Mechanochemical synthesis of magnesium-based hydrogen storage materials

Abstract

A systematic investigation of the structural stability, evolution and hydrogenstorage properties of Mg-based hydrides was carried out, involving mechanical milling and chemical alloying. The effects of milling on particle size, lattice parameter, microstructure, and phase composition of the powder mixtures were characterised using SEM, X-Ray diffraction and quantitative Rietveld analyses. Mechanical milling was shown to be an effective method of refining the particle size, particularly when MgH2 is involved. The influences of the selected chemical elements, including transition metals, graphite carbon and rare-earth metals, on hydrogen desorption/absorption of various milled mixtures were clearly identified using coupled Thermogravimetry (TG) and Differential Scanning Calorimetry (DSC). The as-received MgH2 shows an onset desorption temperature of 420°C. Mechanical milling reduces the onset temperature to 330°C. Chemical alloying, via surface catalysis and/or solid-solutioning, further increases the desorption kinetics and reduces the desorption temperature down to 250°C. The degree of such effect decreases from Ni, Al, Fe, Nb, Ti, to Cu. Further comparison of desorption characteristics of MgH2 mixed and mechanically alloyed with Ni clearly shows that the kinetic improvement and the effective reduction of the desorption temperature is mainly due to a catalytic effect, rather than solid-solutioning of Ni.

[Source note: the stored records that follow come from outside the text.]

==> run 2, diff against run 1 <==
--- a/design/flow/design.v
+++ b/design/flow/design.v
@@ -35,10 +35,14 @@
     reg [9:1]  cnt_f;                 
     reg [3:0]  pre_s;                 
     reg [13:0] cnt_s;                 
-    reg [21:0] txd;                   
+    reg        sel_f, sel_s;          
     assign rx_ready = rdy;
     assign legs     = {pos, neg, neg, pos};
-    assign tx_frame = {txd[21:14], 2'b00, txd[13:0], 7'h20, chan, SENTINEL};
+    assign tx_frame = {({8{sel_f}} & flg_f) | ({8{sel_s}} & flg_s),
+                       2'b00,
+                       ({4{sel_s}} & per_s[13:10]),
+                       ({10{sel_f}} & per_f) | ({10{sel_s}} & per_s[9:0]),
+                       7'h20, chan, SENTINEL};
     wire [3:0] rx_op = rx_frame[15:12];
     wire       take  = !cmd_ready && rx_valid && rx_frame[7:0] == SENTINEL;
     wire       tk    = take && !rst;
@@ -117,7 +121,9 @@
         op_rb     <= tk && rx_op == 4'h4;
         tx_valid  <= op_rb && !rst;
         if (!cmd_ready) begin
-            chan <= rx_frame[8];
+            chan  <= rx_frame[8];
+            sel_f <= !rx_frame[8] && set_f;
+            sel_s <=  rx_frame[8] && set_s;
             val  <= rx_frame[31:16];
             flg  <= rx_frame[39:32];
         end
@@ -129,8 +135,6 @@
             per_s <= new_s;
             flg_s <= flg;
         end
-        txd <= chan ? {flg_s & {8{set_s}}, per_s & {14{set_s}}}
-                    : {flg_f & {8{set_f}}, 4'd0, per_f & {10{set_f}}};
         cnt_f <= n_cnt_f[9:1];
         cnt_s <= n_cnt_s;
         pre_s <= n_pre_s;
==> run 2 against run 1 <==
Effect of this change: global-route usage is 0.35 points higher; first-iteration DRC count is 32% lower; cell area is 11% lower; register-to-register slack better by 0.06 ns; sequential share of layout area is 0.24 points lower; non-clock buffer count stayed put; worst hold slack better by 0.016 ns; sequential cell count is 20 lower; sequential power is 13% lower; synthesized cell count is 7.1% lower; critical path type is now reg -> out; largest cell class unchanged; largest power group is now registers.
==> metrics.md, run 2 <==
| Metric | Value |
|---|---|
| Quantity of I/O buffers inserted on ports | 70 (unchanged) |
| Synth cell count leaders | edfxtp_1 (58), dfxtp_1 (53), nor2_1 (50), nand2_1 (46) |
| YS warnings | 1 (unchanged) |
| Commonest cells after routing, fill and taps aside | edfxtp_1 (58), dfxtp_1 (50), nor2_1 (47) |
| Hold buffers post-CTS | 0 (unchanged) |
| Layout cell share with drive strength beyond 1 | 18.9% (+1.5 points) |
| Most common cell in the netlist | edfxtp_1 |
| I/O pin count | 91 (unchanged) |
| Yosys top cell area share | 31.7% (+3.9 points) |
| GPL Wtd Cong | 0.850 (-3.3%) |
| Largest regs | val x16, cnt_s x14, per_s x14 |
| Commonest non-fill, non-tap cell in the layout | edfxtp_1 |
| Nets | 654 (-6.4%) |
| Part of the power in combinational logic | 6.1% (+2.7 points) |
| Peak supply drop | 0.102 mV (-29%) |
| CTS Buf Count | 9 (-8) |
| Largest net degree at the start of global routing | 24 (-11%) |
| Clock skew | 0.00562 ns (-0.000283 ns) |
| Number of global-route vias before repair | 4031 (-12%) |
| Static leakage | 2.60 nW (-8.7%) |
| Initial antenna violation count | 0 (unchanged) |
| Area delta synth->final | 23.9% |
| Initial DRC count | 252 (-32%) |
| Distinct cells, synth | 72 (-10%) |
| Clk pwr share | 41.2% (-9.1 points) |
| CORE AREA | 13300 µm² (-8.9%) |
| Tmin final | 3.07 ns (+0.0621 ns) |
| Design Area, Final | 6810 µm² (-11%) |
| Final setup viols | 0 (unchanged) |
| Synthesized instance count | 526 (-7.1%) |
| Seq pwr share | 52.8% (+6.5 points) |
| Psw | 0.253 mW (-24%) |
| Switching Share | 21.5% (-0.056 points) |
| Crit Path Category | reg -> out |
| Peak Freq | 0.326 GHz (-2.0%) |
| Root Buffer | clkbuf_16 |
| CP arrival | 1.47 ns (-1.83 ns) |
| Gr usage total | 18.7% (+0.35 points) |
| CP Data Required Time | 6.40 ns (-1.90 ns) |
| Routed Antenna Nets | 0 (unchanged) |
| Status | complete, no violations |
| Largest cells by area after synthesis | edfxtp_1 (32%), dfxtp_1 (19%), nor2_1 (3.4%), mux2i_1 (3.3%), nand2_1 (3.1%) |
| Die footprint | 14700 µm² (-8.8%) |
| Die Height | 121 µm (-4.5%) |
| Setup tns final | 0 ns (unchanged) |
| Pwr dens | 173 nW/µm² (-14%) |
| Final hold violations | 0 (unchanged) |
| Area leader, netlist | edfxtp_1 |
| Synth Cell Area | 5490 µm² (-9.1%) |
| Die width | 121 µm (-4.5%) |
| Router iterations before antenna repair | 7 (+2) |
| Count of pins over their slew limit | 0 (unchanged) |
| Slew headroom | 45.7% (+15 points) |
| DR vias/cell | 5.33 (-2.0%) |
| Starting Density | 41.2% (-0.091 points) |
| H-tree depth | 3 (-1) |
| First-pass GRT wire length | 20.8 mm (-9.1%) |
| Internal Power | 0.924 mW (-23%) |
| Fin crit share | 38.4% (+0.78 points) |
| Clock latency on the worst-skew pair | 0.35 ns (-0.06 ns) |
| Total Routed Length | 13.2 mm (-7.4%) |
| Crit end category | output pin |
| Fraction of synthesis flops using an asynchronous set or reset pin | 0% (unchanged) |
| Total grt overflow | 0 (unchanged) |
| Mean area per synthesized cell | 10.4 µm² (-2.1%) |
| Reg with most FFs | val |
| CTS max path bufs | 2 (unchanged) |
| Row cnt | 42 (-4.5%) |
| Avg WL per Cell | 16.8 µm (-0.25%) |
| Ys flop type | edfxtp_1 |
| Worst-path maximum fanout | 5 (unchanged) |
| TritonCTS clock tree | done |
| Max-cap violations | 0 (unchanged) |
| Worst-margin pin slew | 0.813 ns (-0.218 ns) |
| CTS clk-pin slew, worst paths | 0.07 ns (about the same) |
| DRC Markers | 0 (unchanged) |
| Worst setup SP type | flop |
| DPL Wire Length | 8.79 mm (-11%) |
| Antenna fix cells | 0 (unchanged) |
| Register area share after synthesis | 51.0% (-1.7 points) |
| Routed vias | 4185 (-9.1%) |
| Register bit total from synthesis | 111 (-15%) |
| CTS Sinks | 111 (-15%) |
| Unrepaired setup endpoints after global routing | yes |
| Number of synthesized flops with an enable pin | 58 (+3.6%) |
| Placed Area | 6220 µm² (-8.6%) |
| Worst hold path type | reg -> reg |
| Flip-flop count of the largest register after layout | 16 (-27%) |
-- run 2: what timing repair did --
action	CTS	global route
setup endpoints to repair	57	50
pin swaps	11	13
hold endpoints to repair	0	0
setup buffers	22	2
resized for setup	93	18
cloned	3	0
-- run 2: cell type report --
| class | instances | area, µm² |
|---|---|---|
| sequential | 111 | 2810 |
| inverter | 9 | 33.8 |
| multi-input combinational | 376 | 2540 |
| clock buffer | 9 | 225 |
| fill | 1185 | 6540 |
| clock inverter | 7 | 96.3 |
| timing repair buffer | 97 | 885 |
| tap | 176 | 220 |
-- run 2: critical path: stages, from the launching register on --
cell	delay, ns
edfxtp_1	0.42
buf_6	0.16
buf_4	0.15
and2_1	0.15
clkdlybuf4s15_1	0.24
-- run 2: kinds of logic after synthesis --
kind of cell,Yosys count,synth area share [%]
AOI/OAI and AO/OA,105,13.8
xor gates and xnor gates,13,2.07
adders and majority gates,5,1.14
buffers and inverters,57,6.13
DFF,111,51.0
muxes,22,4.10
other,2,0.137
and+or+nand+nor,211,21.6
Background: an optimization exercise with open tools, aiming at small area. Do not read the settings as production practice. Function was checked by simulation only, so behaviour that the tests miss may differ from the original. Power is estimated from default activity; no workload was simulated.

==> flow/design.v (outline; a module is shown in full before it is edited, if it fits) <==
// module fcps: 669 lines
// module fcps_winmux: 21 lines
// module fcps_aoi222: 6 lines
// module fcps_hold: 6 lines
// module fcps_holdv: 14 lines
// module fcps_mux4oh: 16 lines
// module fcps_regmux: 428 lines
// module fcps_nand2: 6 lines
module fcps (
    input  wire        clk,
    input  wire        rst,
    input  wire        bus_we,
    input  wire [8:0]  bus_addr,
    input  wire [31:0] bus_wdata,
    output reg  [31:0] bus_rdata,
    output wire        irq,
    input  wire        tick,
    output wire        tp_open_req,
    output wire [31:0] tp_baud,
    input  wire        tp_open_ok,
    input  wire        tp_open_err,
    output wire        rts,
    output wire        dtr,
    input  wire        tp_rts_unsup,
    input  wire        tp_dtr_unsup,
    output wire        tp_flush_in,
    output wire        tp_flush_out,
    output wire        tx_valid,
    output wire [7:0]  tx_data,
    input  wire        tx_ready,
    input  wire        tp_wr_err,
    input  wire        rx_valid,
    input  wire [7:0]  rx_data,
    output wire        tp_close
);
  // ...
==> flow/flow/run.sh <==
#!/bin/bash
# The standard layout, with the clock tree built without dummy loads from
# clkbuf_8 clusters, and the ports buffered with the smallest buffer.
set -euo pipefail
CTS="-sink_clustering_enable -repair_clock_nets -dont_use_dummy_load"
CTS="$CTS -buf_list sky130_fd_sc_hd__clkbuf_8 -sink_clustering_size 16 -sink_clustering_max_diameter 50"
bash standard.sh "CTS_ARGS=$CTS" "BUFFER_PORTS_ARGS=-buffer_cell sky130_fd_sc_hd__buf_1" finish > flow_make.log 2>&1
==> flow/standard.sh <==
#!/bin/bash
# synth_recipe.tcl (not shown) runs the flow's synth.tcl, then flattens the netlist and writes it again
# the make line also repeats each setting of config.mk as NAME=value (left out here)
make -C /OpenROAD-flow-scripts/flow DESIGN_CONFIG=/design/flow/config.mk WORK_HOME=/design/flow/orfs CLKGATE_MAP_FILE= SYNTH_SCRIPT=/design/flow/synth_recipe.tcl "${@:-finish}"
==> flow/config.mk <==
export PLATFORM = sky130hd
export DESIGN_NAME = fcps
export DESIGN_NICKNAME = fcps
export VERILOG_FILES = /design/flow/design.v
export SDC_FILE = /design/flow/constraint.sdc
export NUM_CORES = 8
export LEC_CHECK = 0
export CAP_MARGIN = 30
export CORE_MARGIN = 2
export CORE_UTILIZATION = 65
export SLEW_MARGIN = 20
export SYNTH_HIERARCHICAL = 1
==> flow/constraint.sdc <==
create_clock -name core_clock -period 20.0 [get_ports {clk}]
set_input_delay 4.0000 -clock core_clock [delete_from_list [all_inputs] [get_ports {clk}]]
set_output_delay 4.0000 -clock core_clock [all_outputs]
set_load 0.01 [all_outputs]
==> flow_summary.json, run 1 <==
{
  "status": "timing/DRC/antenna clean",
  "route.vias.total": 94300,
  "met2_usage": 0.705,
  "drt_pass1_iterations": 14,
  "gp_congestion": 1.09,
  "num_rows": 142,
  "min_period_over_period": 0.689,
  "hold_depth": 1,
  "seq_area_mm2": 0.0518,
  "finish.utilization": 0.711,
  "p_clk_uw": 2570,
  "final_cell_area_mm2": 0.107,
  "power_frac_seq": 0.625,
  "required_ps": 16000,
  "worst_path_dominant_cell_family": "simple AND/OR/NAND/NOR gates",
  "dp_hpwl_um": 277000,
  "largestClassByArea": "sequential cells",
  "finalWorstSetupSlack_ps": 6220,
  "nFillCells": 11200,
  "clkbuf_count": 205,
  "first_global_vias": 87100,
  "cts_resized": 0,
  "cp_max_fo": 48,
  "slew_headroom": 0.0854,
  "crit_arrival_ps": 9780
}
==> run 2, diff against run 1 <==
--- a/flow/config.mk
+++ b/flow/config.mk
@@ -6,5 +6,5 @@
 export NUM_CORES = 8
 export LEC_CHECK = 0
-export CAP_MARGIN = 30
+export CAP_MARGIN = 25
 export CORE_MARGIN = 2
 export CORE_UTILIZATION = 65
==> run 2 against run 1 <==
Combinational power down 3.3%. Non-clock buffer count down 48. Hold slack better by 3.2 ps. Maximum frequency up 1.3%.
==> flow_summary.json, run 2 <==
{
  "r2r-start": "rxlen[2]$_SDFF_PP0_",
  "core_area_mm2": 0.150,
  "initial_utilization": 0.657,
  "stdcell_count": 11400,
  "cp_max_fo": 48,
  "dp_hpwl_um": 275000,
  "nets": 9453,
  "tns_ps": 0,
  "grt_pass1_wl_um": 596000,
  "cts_resized": 0,
  "placedCellCount": 11100,
  "antenna_left": 0,
  "gp_congestion": 1.09,
  "dieArea_mm2": 0.155,
  "synth_nets": 9084,
  "wire_per_inst_um": 36.9,
  "rr_worst_depth": 23,
  "ioPinCount": 140,
  "clkTransAtPathRegs_ps": 80,
  "drt_pass1_iterations": 15,
  "die_w_um": 393,
  "crit_type": "in -> out",
  "first_global_vias": 86400,
  "p_leak_uw": 0.0394,
  "cts_root_buf": "clkbuf_8",
  "tightest_slew_ps": 1380,
  "met1_usage": 0.637,
  "reg_top3": "rxbuf (2048), hist (128)",
  "finalClockSkew_ps": 139,
  "route.vias.total": 94300,
  "cts.sinks": 2583,
  "numCtsBuffers": 207,
  "min_period_over_period": 0.680,
  "use_met3": 0.215,
  "antenna_found_initial": 36,
  "grt_max_degree": 65,
  "setup_viol": 0,
  "crit_arrival_ps": 9610,
  "placed_cell_area_mm2": 0.103,
  "hold_buffers": 0,
  "hold_depth": 1,
  "status": "timing/DRC/antenna clean",
  "grt_setup_unrepaired": "false",
  "finalHoldViolations": 0,
  "hold_path_end": "rxbuf[1236]$_DFF_P_",
  "final_common_cell": "dfxtp_1",
  "power_density_mw_per_mm2": 82.0,
  "hp-start": "rxbuf[1236]$_DFF_P_",
  "min_path_type": "reg -> reg",
  "largest_register": "rxbuf",
  "largest_reg_flops": 2048,
  "endpoint_kind": "output pin",
  "cts.path.max_buffers": 3,
  "fmax_mhz": 73.5,
  "syn_inst": 8957,
  "drt_iter0_drc": 20200,
  "holdWs_ps": 475,
  "portBuffers": 137,
  "viasPerCell": 8.30,
  "grt_overflow_total": 0,
  "required_ps": 16000,
  "drive_gt1_frac": 0.0704,
  "mostFrequentLayoutCells": "dfxtp_1 (2570), a22o_1 (2475), a222oi_1 (900), nand2_1 (680), nor2_1 (437)",
  "irDropWorstVdd_v": 0.0000787,
  "met2_usage": 0.702,
  "slew_headroom": 0.0731,
  "r2r_slack_ps": 10960,
  "reg2reg_to": "plen[2]$_SDFF_PP0_",
  "avgSynthCellArea_um2": 11.0,
  "die_h_um": 393,
  "clock_latency_ps": 1000,
  "nFillCells": 11200,
  "top_usage_layer": "met2",
  "seq_area_mm2": 0.0518,
  "num_rows": 142,
  "multi_input_area_mm2": 0.0461,
  "yosysWarnings": 7,
  "grt_util_all_layers": 0.511,
  "drt_wl_total_um": 419000,
  "drv_slew": 0,
  "startpoint_type": "primary input",
  "finish.utilization": 0.707,
  "cap_violations": 0,
  "final_cell_area_mm2": 0.106,
  "drc_errors": 0,
  "cts_tree": "built",
  "layout-area-overhead-vs-synth_pct": 7.66,
  "post_cts_buffers": 0,
  "period_minus_slack_ps": 13610,
  "h-tree-depth": 4,
  "netlist_area_mm2": 0.0986
}
-- run 2: layout make-up --
class                      instances  share of cell area
timing repair buffer             358              0.0220
antenna                           18            0.000424
multi-input combinational       6051               0.434
inverter                         125             0.00444
tap                             2016              0.0238
clock buffer                     207              0.0268
sequential                      2583               0.488
-- run 2: worst max-delay path by stage --
stage / start / end / slack, ps / cells after the start
3_3_place_gp: bus_addr[8] / bus_rdata[19] / 6790 / 13
4_1_cts: bus_addr[8] / bus_rdata[26] / 6710 / 13
2_1_floorplan: bus_addr[8] / bus_rdata[8] / 8360 / 10
3_5_place_dp: bus_addr[8] / bus_rdata[26] / 6750 / 13
6_report: bus_addr[8] / bus_rdata[24] / 6390 / 13
5_1_grt: bus_addr[8] / bus_rdata[27] / 6600 / 13
-- run 2: stage by stage --
step                      worst slack [ps]  power, µW
after global routing                  6600       8880
after floorplan                       8360       5880
after global placement                6790       6150
after CTS                             6710       8600
after detailed placement              6750       6180
final                                 6390       8700
-- run 2: per-layer routing --
| layer | share of wire | vias to the layer above |
|---|---|---|
| met3 | 0.17 | 2045 |
| li1 | - | 38000 |
| met1 | 0.34 | 45400 |
| met5 | 0.00073 | - |
| met2 | 0.39 | 8871 |
| met4 | 0.094 | 38 |
-- run 2: critical path, cell delays in order --
cell and delay [ps]:
clkbuf_2 80, buf_4 280, o21ai_0 580, nand2b_1 730, or2_2 310, nor2_2 50, buf_4 280, a222oi_1 510
nand4_1 460, nor4_1 1210, nand4_1 410, a21o_1 440, buf_1 190
-- run 2: where the power goes --
part | internal (µW) | leakage [µW] | switching, µW | total (µW)
Clock | 919 | 0.00149 | 1650 | 2570
Sequential | 5320 | 0.0210 | 129 | 5450
Combinational | 196 | 0.0169 | 485 | 681
Total | 6440 | 0.0394 | 2270 | 8700
==> run 3, diff against run 2 <==
--- a/flow/config.mk
+++ b/flow/config.mk
@@ -6,7 +6,7 @@
 export NUM_CORES = 8
 export LEC_CHECK = 0
-export CAP_MARGIN = 25
+export CAP_MARGIN = 30
 export CORE_MARGIN = 2
-export CORE_UTILIZATION = 65
+export CORE_UTILIZATION = 68
 export SLEW_MARGIN = 20
 export SYNTH_HIERARCHICAL = 1
==> run 3 against run 2 <==
Non-clock buffer count rose by 49. Global-route usage rose by 1.7 points. Sequential cell count did not move. Combinational power rose by 3.1%. Still clean.
==> flow_summary.json, run 3 <==
{
  "largest_register": "rxbuf",
  "met1_length_um": 140000,
  "num_rows": 139,
  "tns_ps": 0,
  "reg_top3": "rxbuf (2048), hist (128)",
  "fmax_mhz": 73.8,
  "mostFrequentLayoutCells": "dfxtp_1 (2570), a22o_1 (2475), a222oi_1 (900), nand2_1 (681), nor2_1 (436)",
  "antenna_left": 0,
  "core_area_mm2": 0.144,
  "largest_reg_flops": 2048,
  "initial_utilization": 0.685,
  "die_h_um": 385,
  "period_minus_slack_ps": 13540,
  "min_path_type": "reg -> reg",
  "stdcell_count": 11300,
  "placedCellCount": 11000,
  "die_w_um": 385,
  "grt_overflow_total": 0,
  "required_ps": 16000,
  "clkTransAtPathRegs_ps": 70,
  "drt_wl_total_um": 412000,
  "wire_per_inst_um": 36.5,
  "grt_util_all_layers": 0.528,
  "nets": 9493,
  "status": "timing/DRC/antenna clean",
  "route.vias.total": 94300,
  "clock_latency_ps": 1010,
  "slew_headroom": 0.170,
  "synth_nets": 9084,
  "irDropWorstVdd_v": 0.0000765,
  "hold_depth": 1,
  "h-tree-depth": 4,
  "netlist_area_mm2": 0.0986,
  "endpoint_kind": "output pin",
  "wl_met2_um": 159000,
  "drt_iter0_drc": 21500,
  "numCtsBuffers": 198,
  "grt_max_degree": 65,
  "drt_pass1_iterations": 17,
  "wl_met3_um": 76900,
  "tightest_slew_ps": 1230,
  "rr_worst_depth": 24,
  "grt_pass1_wl_um": 584000,
  "yosysWarnings": 7,
  "final_cell_area_mm2": 0.107,
  "finalHoldViolations": 0,
  "cts_tree": "built",
  "post_cts_buffers": 0,
  "placed_cell_area_mm2": 0.103,
  "cts.sinks": 2583,
  "power_density_mw_per_mm2": 81.3,
  "top_layer_used": "met5",
  "startpoint_type": "primary input",
  "viasPerCell": 8.35,
  "dp_hpwl_um": 270000,
  "ioPinCount": 140,
  "avgSynthCellArea_um2": 11.0,
  "finalPower_uw": 8660,
  "p_leak_uw": 0.0397,
  "drc_errors": 0,
  "setup_viol": 0,
  "hold_buffers": 0,
  "crit_arrival_ps": 9540,
  "cap_violations": 0,
  "layout-area-overhead-vs-synth_pct": 8.12,
  "first_global_vias": 86900,
  "gp_congestion": 1.13,
  "antenna_found_initial": 32,
  "cts_resized": 0,
  "dieArea_mm2": 0.148,
  "final_common_cell": "dfxtp_1",
  "finalClockSkew_ps": 115,
  "drive_gt1_frac": 0.0738,
  "holdWs_ps": 473,
  "syn_inst": 8957,
  "min_period_over_period": 0.677,
  "cts.path.max_buffers": 3,
  "drv_slew": 0,
  "grt_setup_unrepaired": "false",
  "cp_max_fo": 48,
  "crit_type": "in -> out",
  "cts_root_buf": "clkbuf_8",
  "portBuffers": 137
}
==> run 3: per-stage QoR <==
step	worst slack, ps	util
5_1_grt	6690	0.741
2_1_floorplan	8360	-
6_report	6460	0.741
3_3_place_gp	6710	0.714
3_5_place_dp	6760	0.716
4_1_cts	6740	0.735
==> run 3: final timing paths <==
check             slack, ps             endpoint                 from
setup / recovery       6460        bus_rdata[28]          bus_addr[8]
hold / removal          470  rxbuf[1768]$_DFF_P_  rxbuf[1768]$_DFF_P_
setup reg to reg      11410   plen[4]$_SDFF_PP0_  rxlen[2]$_SDFF_PP0_
hold reg to reg         470  rxbuf[1768]$_DFF_P_  rxbuf[1768]$_DFF_P_
==> run 3: layout make-up <==
cell class,count,area (µm²)
Sequential cell,2583,51800
Tap cell,1903,2380
Multi-Input combinational cell,6051,46000
Fill cell,10100,37200
Clock buffer,198,2730
Timing Repair Buffer,407,3080
Inverter,125,472
Antenna cell,24,60.1
==> run 3: report_power, final <==
part | internal (µW) | total [µW] | switching (µW)
Sequential | 5320 | 5450 | 129
Clock | 881 | 2510 | 1630
Combinational | 212 | 702 | 491
==> run 3: worst max-delay path, cell delays in order <==
cell and delay [ps]:
clkbuf_2 80, buf_4 290, o21ai_0 610, nand2b_1 830
or2_2 400, nor2_2 60, buf_4 300, a222oi_1 430
nand4_1 580, nor4_1 1090, nand4_1 300, a21o_1 320
buf_1 160
==> run 3: routing by layer <==
layer	vias to the layer above	GRT usage
li1	38100	-
met1	45100	0.649
met2	9009	0.707
met3	2123	0.265
met4	42	0.378
met5	-	0.0120

==> afterwards: timing with drivers on the ports <==
How much do the figures lean on ideal ports? The routed layouts below were timed once more, with nothing changed but the port constraints. Step 1 (the two cells are an assumption about what drives the block):
set clk [get_ports {clk}]
set_driving_cell -lib_cell sky130_fd_sc_hd__clkbuf_16 $clk
set_driving_cell -lib_cell sky130_fd_sc_hd__buf_2 [delete_from_list [all_inputs] $clk]
Step 2 adds t to the input delays and takes it off the output delays; t is the mean of the earliest and latest rising clock arrival at the registers after step 1. Input paths then give back, and output paths get back, about the clock's delay inside the block. a / b / c = ideal ports / drivers / drivers and shift; a / b = the first two.
| run | t, ns | setup slack, ns | worst register clock-pin slew, ns | worst slew at a driven data input, ns |
|---|---|---|---|---|
| run 1 | 1.043 | 6.217 / 6.195 / 6.195 | 0.11 / 0.11 | 0.19 |
| run 2 | 1.026 | 6.390 / 6.364 / 6.364 | 0.11 / 0.11 | 0.18 |
| run 3 | 1.042 | 6.456 / 6.432 / 6.432 | 0.11 / 0.11 | 0.16 |
After both steps every run listed still meets setup and hold. For run 2, which loses most, drivers alone change the setup slack by -0.026 ns; drivers and shift together by -0.026 ns.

Although posing little influence on desorption characteristics, graphite improves the absorption behaviour of MgH2. The rare earth metals, Y and Ce, do not seem to influence hydrogen desorption of MgH2 due to the formation of stable hydride phases, but CeO2 in the (MgH2+Ce) mixture provides a beneficial effect on desorption kinetics. Multi-component mixtures of (MgH2+15Fe+5Ce) and (MgH2+Al+Ni+Y+Ce) exhibit relatively fast desorption kinetics and the lowest desorption temperature at about 240°C and 220°C, respectively. Finally, mechanical alloying of the non-stoichiometric compositions of (3MgH2+Fe) and (4MgH2+Fe) effectively generated a new ternary hydride, Mg2FeH6, with a very high yield of about 80wt% from the (3MgH2+Fe) mixture, which is a promising candidate for heat-storage. The research findings laid a clear and valuable foundation for future development of new and cost-effective Mgbased hydrogen storage materials with a high capacity, a low desorption temperature and rapid kinetics.